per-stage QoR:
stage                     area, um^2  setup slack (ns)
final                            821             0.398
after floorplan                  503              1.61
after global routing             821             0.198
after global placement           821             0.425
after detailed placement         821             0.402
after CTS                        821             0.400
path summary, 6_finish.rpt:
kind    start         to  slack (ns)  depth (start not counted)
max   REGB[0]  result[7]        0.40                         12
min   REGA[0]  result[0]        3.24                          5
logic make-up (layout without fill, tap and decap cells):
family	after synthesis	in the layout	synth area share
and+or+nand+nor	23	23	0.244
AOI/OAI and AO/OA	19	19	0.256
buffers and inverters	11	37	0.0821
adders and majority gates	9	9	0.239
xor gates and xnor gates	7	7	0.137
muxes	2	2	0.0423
<file path="flow/run.sh">
#!/bin/bash
# OpenROAD 26Q1-2900-gdf79404cd8, Yosys 0.63+post, stock flow scripts
make -C /OpenROAD-flow-scripts/flow DESIGN_CONFIG=/design/flow/config.mk WORK_HOME=/design/flow/orfs finish
</file>
<file path="flow/config.mk">
export PLATFORM = sky130hd
export DESIGN_NAME = RegisterB
export DESIGN_NICKNAME = RegisterB
export VERILOG_FILES = /design/flow/design.v
export SDC_FILE = /design/flow/constraint.sdc
export NUM_CORES = 4
export LEC_CHECK = 1
export CORE_AREA = 10 10 70 70
export DIE_AREA = 0 0 80 80
</file>
<file path="flow/constraint.sdc">
current_design RegisterB

set clk_period 1.0
set clk_io_pct 0.2

create_clock -name clk0 -period $clk_period [get_ports {CLK}]

set non_clock_inputs [all_inputs -no_clocks]
set_input_delay [expr $clk_period * $clk_io_pct] -clock clk0 $non_clock_inputs
set_output_delay [expr $clk_period * $clk_io_pct] -clock clk0 [all_outputs]
</file>
<file path="flow/design.v">
module RegisterB #(parameter WIDTH=8)(input CLK,
input CLR,
input LB,
input [WIDTH-1:0] BUS_IN,
output reg [WIDTH-1:0] ALU_OUT
);
always @(posedge CLK)
 begin
	if(!CLR)
	 begin
		ALU_OUT<='b0;
	 end
	else if(!LB)
	 begin
		ALU_OUT<=BUS_IN;
	 end
 end
endmodule
</file>
==> flow_summary.toml <==
# implementation run metrics
[clocking]
ctsLongestPathBuffers = 2
cts_tree = "yes"
clkSinkCount = 8
cts-buffers-inserted = 3
htree_levels = 1
holdBufCountCts = 0
clk_transition_reported_paths_ns = 0.05
clk_root_buffer_cell = "sky130_fd_sc_hd__clkbuf_4"
clock_latency_ns = 0.25

[timing]
rsz0062_at_grt = "no"
setup_viol_count_final = 0
fmax_mhz = 1053
final-max-slew-violation-count = 0
finalHoldViolCount = 0
worst-slew-pin-transition_ns = 0.2094
finalSetupTns_ns = 0
final.period_utilization_pct = 94.99
worst_slack_ns = 0.05009
whs_ns = 0.4353
maxSlewHeadroom_pct = 86.00
finalWorstPathRequiredPeriod_ns = 0.9499
fin_worst_skew_ns = 0

[job]
stage_log_warnings = 25
max-cap-violations = 0

[synthesis]
synth_flop_count = 8
yosys.cell_types.count = 4
syn_area_per_cell_sq_um = 12.06
seq_area_frac_synth_pct = 53.11
syn-cell-area_sq_um = 301.5
ys_chip_area_sq_um = 301.5
yosysWarnings = 1
netlist_instances = 25
synth-cells-yosys = 25

[cells_and_area]
most_frequently_placed_logic_cells_in_the_final_layout = "sky130_fd_sc_hd__clkdlybuf4s50_1 (9), sky130_fd_sc_hd__dfxtp_2 (8), sky130_fd_sc_hd__nor2b_1 (8)"
final_cell_area_sq_um = 605.6
area.combinational_sq_um = 142.6
area_growth_syn_to_layout_pct = 100.8
final.fill_count = 383
largest_reg_flops = 8
max_flop_register = "ALU_OUT"
lay_top_count = "sky130_fd_sc_hd__clkdlybuf4s50_1"
flop_area_sq_um = 170.2
biggestRegsByFlops = "ALU_OUT: 8 flops"
drive_gt1_share_pct = 33.33

[floorplanning]
fp.dieArea_sq_mm = 0.006400
fp_util_pct = 8.828
floorplan.rows = 21
boundaryPins = 19
placeableCoreArea_sq_mm = 0.003416
dieHeight_um = 80
die_x_size_um = 80

[worst_setup_path]
critPathArrivalTime_ns = 0.75
worstSetupStartpoint = "ALU_OUT[0]"
critical_path_peak_fanout = 2
timing.setup.critical_path_class = "flip-flop to output pin"
timing.critical_path.to_type = "output pin"
reg2reg_depth = 3
critical_path.cell_chain = "clkdlybuf4s15_1"
timing.critical_path.from_type = "flip-flop"
logic_depth_of_the_worst_path_buffers_included = 1
critPathSlowestCell = "sky130_fd_sc_hd__dfxtp_2"
crit_buf_inv = 1
crit_family = "flip-flops"
cp.required_ns = 0.80
regToRegEndpoint = "ALU_OUT[4]"
cpPeakStageDelay_ns = 0.33
crit_path_end = "ALU_OUT[0]"
rrSetupSlack_ns = 0.29
crit-reg2reg-launch = "ALU_OUT[4]"

[routing]
drc_errors = 0
postRouteAntennaNets = 0
dr.pass1.iters = 2
avgViaCountPerCell = 2.670
routed_wirelength_um = 842
dr_total_vias = 251
wl_per_cell_um = 8.957
drt_iter0_drc = 14
route.antenna.diode_count = 0

[placed_design]
placedInstanceArea_sq_um = 548.0
dp_slack_ns = -0.2276
place.port_buffers = 18
gpl.final_weighted_congestion = 0.6557

[global_route]
groute.usage.overall_pct = 2.766
antenna_found_initial = 0
wire_length_of_the_first_global_routing_pass_um = 1297
grt-ovfl-total = 0
largest_net_degree_at_the_start_of_global_routing = 9
first_global_vias = 283

[power]
worst_ir_drop_vdd_mv = 0.4862
power.density_cell_area_mw_per_mm2 = 1177
p_leak_nw = 0.2478

[status]
status = "complete, no violations"

[worst_hold_path]
worst_hold_launch = "LB"
min_path_type = "primary input to flip-flop"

_ _ _

Exercise instructions → Repeat all of the data shown above, exactly as it appears.

Written answer →
per-stage QoR:
stage                     area, um^2  setup slack (ns)
final                            821             0.398
after floorplan                  503              1.61
after global routing             821             0.198
after global placement           821             0.425
after detailed placement         821             0.402
after CTS                        821             0.400
path summary, 6_finish.rpt:
kind    start         to  slack (ns)  depth (start not counted)
max   REGB[0]  result[7]        0.40                         12
min   REGA[0]  result[0]        3.24                          5
logic make-up (layout without fill, tap and decap cells):
family	after synthesis	in the layout	synth area share
and+or+nand+nor	23	23	0.244
AOI/OAI and AO/OA	19	19	0.256
buffers and inverters	11	37	0.0821
adders and majority gates	9	9	0.239
xor gates and xnor gates	7	7	0.137
muxes	2	2	0.0423
<file path="flow/run.sh">
#!/bin/bash
# OpenROAD 26Q1-2900-gdf79404cd8, Yosys 0.63+post, stock flow scripts
make -C /OpenROAD-flow-scripts/flow DESIGN_CONFIG=/design/flow/config.mk WORK_HOME=/design/flow/orfs finish
</file>
<file path="flow/config.mk">
export PLATFORM = sky130hd
export DESIGN_NAME = RegisterB
export DESIGN_NICKNAME = RegisterB
export VERILOG_FILES = /design/flow/design.v
export SDC_FILE = /design/flow/constraint.sdc
export NUM_CORES = 4
export LEC_CHECK = 1
export CORE_AREA = 10 10 70 70
export DIE_AREA = 0 0 80 80
</file>
<file path="flow/constraint.sdc">
current_design RegisterB

set clk_period 1.0
set clk_io_pct 0.2

create_clock -name clk0 -period $clk_period [get_ports {CLK}]

set non_clock_inputs [all_inputs -no_clocks]
set_input_delay [expr $clk_period * $clk_io_pct] -clock clk0 $non_clock_inputs
set_output_delay [expr $clk_period * $clk_io_pct] -clock clk0 [all_outputs]
</file>
<file path="flow/design.v">
module RegisterB #(parameter WIDTH=8)(input CLK,
input CLR,
input LB,
input [WIDTH-1:0] BUS_IN,
output reg [WIDTH-1:0] ALU_OUT
);
always @(posedge CLK)
 begin
	if(!CLR)
	 begin
		ALU_OUT<='b0;
	 end
	else if(!LB)
	 begin
		ALU_OUT<=BUS_IN;
	 end
 end
endmodule
</file>
==> flow_summary.toml <==
# implementation run metrics
[clocking]
ctsLongestPathBuffers = 2
cts_tree = "yes"
clkSinkCount = 8
cts-buffers-inserted = 3
htree_levels = 1
holdBufCountCts = 0
clk_transition_reported_paths_ns = 0.05
clk_root_buffer_cell = "sky130_fd_sc_hd__clkbuf_4"
clock_latency_ns = 0.25

[timing]
rsz0062_at_grt = "no"
setup_viol_count_final = 0
fmax_mhz = 1053
final-max-slew-violation-count = 0
finalHoldViolCount = 0
worst-slew-pin-transition_ns = 0.2094
finalSetupTns_ns = 0
final.period_utilization_pct = 94.99
worst_slack_ns = 0.05009
whs_ns = 0.4353
maxSlewHeadroom_pct = 86.00
finalWorstPathRequiredPeriod_ns = 0.9499
fin_worst_skew_ns = 0

[job]
stage_log_warnings = 25
max-cap-violations = 0

[synthesis]
synth_flop_count = 8
yosys.cell_types.count = 4
syn_area_per_cell_sq_um = 12.06
seq_area_frac_synth_pct = 53.11
syn-cell-area_sq_um = 301.5
ys_chip_area_sq_um = 301.5
yosysWarnings = 1
netlist_instances = 25
synth-cells-yosys = 25

[cells_and_area]
most_frequently_placed_logic_cells_in_the_final_layout = "sky130_fd_sc_hd__clkdlybuf4s50_1 (9), sky130_fd_sc_hd__dfxtp_2 (8), sky130_fd_sc_hd__nor2b_1 (8)"
final_cell_area_sq_um = 605.6
area.combinational_sq_um = 142.6
area_growth_syn_to_layout_pct = 100.8
final.fill_count = 383
largest_reg_flops = 8
max_flop_register = "ALU_OUT"
lay_top_count = "sky130_fd_sc_hd__clkdlybuf4s50_1"
flop_area_sq_um = 170.2
biggestRegsByFlops = "ALU_OUT: 8 flops"
drive_gt1_share_pct = 33.33

[floorplanning]
fp.dieArea_sq_mm = 0.006400
fp_util_pct = 8.828
floorplan.rows = 21
boundaryPins = 19
placeableCoreArea_sq_mm = 0.003416
dieHeight_um = 80
die_x_size_um = 80

[worst_setup_path]
critPathArrivalTime_ns = 0.75
worstSetupStartpoint = "ALU_OUT[0]"
critical_path_peak_fanout = 2
timing.setup.critical_path_class = "flip-flop to output pin"
timing.critical_path.to_type = "output pin"
reg2reg_depth = 3
critical_path.cell_chain = "clkdlybuf4s15_1"
timing.critical_path.from_type = "flip-flop"
logic_depth_of_the_worst_path_buffers_included = 1
critPathSlowestCell = "sky130_fd_sc_hd__dfxtp_2"
crit_buf_inv = 1
crit_family = "flip-flops"
cp.required_ns = 0.80
regToRegEndpoint = "ALU_OUT[4]"
cpPeakStageDelay_ns = 0.33
crit_path_end = "ALU_OUT[0]"
rrSetupSlack_ns = 0.29
crit-reg2reg-launch = "ALU_OUT[4]"

[routing]
drc_errors = 0
postRouteAntennaNets = 0
dr.pass1.iters = 2
avgViaCountPerCell = 2.670
routed_wirelength_um = 842
dr_total_vias = 251
wl_per_cell_um = 8.957
drt_iter0_drc = 14
route.antenna.diode_count = 0

[placed_design]
placedInstanceArea_sq_um = 548.0
dp_slack_ns = -0.2276
place.port_buffers = 18
gpl.final_weighted_congestion = 0.6557

[global_route]
groute.usage.overall_pct = 2.766
antenna_found_initial = 0
wire_length_of_the_first_global_routing_pass_um = 1297
grt-ovfl-total = 0
largest_net_degree_at_the_start_of_global_routing = 9
first_global_vias = 283

[power]
worst_ir_drop_vdd_mv = 0.4862
power.density_cell_area_mw_per_mm2 = 1177
p_leak_nw = 0.2478

[status]
status = "complete, no violations"

[worst_hold_path]
worst_hold_launch = "LB"
min_path_type = "primary input to flip-flop"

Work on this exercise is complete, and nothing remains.